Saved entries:
────────────────

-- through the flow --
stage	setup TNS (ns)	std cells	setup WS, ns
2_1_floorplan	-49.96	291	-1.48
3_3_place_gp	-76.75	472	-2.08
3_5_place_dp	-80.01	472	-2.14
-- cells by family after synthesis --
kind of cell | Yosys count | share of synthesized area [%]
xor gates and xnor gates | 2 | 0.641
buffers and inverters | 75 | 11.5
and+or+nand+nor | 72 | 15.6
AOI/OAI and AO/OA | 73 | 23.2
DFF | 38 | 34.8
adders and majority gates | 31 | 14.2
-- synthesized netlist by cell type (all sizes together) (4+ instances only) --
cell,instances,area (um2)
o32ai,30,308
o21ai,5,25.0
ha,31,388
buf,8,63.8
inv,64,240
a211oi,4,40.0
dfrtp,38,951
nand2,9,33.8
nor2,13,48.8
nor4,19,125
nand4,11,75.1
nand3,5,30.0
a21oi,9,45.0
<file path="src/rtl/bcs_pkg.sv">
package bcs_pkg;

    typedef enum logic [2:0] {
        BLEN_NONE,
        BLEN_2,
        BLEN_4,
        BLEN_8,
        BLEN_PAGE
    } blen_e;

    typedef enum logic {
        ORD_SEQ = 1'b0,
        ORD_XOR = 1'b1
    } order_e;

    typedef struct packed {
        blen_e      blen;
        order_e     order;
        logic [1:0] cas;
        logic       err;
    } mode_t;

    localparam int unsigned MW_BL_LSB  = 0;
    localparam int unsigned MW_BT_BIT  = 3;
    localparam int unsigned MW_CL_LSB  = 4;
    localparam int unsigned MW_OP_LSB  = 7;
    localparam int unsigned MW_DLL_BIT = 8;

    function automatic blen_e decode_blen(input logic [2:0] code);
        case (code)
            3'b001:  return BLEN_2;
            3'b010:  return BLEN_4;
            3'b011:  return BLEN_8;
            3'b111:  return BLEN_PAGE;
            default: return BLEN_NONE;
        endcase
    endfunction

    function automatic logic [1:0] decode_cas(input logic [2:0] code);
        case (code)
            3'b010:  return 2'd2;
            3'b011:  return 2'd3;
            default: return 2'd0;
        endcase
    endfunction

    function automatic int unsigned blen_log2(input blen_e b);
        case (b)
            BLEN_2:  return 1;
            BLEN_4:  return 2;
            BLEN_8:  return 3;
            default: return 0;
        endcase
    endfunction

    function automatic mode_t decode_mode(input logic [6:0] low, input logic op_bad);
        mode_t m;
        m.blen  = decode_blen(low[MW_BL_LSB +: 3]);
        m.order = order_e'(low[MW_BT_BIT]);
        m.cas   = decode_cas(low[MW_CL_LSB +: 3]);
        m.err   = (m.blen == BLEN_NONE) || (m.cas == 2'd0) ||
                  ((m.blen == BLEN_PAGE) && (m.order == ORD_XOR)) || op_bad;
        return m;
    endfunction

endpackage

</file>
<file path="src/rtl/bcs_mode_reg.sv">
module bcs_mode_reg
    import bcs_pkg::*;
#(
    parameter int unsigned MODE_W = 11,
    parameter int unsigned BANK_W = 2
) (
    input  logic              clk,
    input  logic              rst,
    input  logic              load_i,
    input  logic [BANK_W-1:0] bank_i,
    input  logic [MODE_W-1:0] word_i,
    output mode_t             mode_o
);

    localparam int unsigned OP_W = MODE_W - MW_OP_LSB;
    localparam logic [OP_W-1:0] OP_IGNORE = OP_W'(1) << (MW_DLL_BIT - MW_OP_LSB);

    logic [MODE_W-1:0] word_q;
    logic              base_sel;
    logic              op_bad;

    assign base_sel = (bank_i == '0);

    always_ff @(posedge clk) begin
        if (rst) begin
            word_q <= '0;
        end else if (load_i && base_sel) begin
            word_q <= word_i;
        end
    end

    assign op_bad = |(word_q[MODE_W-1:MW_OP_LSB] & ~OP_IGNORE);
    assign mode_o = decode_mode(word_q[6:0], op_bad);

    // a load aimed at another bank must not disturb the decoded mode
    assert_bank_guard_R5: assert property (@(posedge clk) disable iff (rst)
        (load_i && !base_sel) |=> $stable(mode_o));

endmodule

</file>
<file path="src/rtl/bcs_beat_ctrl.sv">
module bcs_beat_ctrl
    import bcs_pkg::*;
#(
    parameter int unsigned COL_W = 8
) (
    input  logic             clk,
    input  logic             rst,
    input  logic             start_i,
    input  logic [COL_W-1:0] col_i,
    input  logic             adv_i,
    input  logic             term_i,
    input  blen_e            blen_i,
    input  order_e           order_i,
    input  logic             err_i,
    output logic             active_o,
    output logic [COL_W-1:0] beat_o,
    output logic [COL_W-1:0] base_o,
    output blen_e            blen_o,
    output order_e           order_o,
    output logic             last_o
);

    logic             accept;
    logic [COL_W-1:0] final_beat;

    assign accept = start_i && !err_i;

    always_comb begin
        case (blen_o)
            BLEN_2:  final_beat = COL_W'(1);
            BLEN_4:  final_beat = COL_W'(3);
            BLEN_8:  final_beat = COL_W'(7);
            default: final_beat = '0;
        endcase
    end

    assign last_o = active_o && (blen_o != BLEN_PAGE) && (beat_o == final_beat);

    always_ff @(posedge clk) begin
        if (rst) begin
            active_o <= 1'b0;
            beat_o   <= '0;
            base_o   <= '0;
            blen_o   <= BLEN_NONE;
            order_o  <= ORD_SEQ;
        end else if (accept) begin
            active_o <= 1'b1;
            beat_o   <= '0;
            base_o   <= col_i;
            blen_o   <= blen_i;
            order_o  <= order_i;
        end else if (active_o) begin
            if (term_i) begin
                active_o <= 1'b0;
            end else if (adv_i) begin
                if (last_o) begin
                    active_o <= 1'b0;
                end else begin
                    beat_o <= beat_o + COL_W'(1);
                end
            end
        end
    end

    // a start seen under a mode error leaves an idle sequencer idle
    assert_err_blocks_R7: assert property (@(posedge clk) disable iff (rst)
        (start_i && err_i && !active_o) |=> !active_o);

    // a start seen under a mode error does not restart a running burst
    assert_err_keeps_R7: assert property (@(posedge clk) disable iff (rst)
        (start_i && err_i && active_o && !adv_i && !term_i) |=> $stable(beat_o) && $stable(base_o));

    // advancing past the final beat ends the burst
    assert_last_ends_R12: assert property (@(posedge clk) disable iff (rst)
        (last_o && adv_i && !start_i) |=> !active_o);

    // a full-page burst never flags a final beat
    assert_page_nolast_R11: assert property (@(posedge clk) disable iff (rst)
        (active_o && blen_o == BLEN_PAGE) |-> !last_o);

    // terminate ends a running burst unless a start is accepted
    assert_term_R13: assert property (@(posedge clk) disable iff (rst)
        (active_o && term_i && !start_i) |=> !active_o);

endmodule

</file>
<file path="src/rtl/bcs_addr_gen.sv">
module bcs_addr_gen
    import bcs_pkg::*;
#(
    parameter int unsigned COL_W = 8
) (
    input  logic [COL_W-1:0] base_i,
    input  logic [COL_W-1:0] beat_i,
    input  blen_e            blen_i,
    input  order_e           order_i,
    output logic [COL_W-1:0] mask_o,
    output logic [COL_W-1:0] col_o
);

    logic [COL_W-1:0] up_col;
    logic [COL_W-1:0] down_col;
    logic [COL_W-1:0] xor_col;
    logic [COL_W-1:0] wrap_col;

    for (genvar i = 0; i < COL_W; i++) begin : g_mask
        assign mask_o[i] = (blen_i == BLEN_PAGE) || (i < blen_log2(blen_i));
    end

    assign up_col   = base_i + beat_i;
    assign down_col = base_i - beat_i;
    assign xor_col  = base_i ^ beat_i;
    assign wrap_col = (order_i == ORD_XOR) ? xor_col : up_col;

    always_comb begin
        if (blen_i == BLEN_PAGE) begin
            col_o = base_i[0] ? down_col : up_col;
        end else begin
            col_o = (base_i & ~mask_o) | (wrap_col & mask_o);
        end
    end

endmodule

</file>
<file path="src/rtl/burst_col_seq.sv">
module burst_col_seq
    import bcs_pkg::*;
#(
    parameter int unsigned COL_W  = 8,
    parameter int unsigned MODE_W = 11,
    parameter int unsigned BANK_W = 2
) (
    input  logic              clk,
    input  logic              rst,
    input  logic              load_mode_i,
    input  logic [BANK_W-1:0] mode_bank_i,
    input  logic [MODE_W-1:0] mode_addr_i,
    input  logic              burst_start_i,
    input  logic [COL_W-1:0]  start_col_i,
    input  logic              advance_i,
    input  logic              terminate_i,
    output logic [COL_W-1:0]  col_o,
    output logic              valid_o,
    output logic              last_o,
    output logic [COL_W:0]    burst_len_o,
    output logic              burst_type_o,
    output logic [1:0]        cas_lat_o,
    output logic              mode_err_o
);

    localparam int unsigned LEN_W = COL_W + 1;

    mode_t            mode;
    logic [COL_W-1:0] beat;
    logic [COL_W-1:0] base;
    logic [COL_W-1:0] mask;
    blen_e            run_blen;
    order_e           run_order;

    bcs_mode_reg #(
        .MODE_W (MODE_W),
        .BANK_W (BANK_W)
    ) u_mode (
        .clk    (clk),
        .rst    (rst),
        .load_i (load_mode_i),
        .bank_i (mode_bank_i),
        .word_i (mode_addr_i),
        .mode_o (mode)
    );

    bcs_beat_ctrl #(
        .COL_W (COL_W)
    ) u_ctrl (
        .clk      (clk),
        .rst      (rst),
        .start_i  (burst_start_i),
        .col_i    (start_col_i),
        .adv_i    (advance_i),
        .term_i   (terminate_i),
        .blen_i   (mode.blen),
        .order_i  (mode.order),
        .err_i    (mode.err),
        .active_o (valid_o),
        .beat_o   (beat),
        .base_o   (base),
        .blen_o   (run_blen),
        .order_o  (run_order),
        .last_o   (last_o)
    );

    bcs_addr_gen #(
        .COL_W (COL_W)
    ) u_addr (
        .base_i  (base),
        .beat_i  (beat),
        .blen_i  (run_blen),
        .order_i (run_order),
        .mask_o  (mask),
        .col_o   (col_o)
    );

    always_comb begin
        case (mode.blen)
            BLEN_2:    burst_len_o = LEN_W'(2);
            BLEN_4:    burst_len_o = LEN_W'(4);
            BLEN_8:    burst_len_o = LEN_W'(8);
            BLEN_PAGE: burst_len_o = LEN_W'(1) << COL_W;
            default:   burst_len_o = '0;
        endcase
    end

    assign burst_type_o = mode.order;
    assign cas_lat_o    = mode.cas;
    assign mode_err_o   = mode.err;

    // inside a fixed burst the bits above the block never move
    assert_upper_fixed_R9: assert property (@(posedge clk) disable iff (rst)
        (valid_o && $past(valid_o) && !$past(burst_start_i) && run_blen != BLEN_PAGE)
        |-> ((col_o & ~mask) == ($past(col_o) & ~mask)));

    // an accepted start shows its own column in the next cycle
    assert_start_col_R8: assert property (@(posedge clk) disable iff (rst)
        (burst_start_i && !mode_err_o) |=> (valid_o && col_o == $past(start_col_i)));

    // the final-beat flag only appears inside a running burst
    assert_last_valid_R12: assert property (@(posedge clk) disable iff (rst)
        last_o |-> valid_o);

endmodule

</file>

────────────────

- _ABOUT THIS EXERCISE_
From the records above, copy each line that contains the word "only".

- _EXPECTED OUTPUT_
-- synthesized netlist by cell type (all sizes together) (4+ instances only) --
    // the final-beat flag only appears inside a running burst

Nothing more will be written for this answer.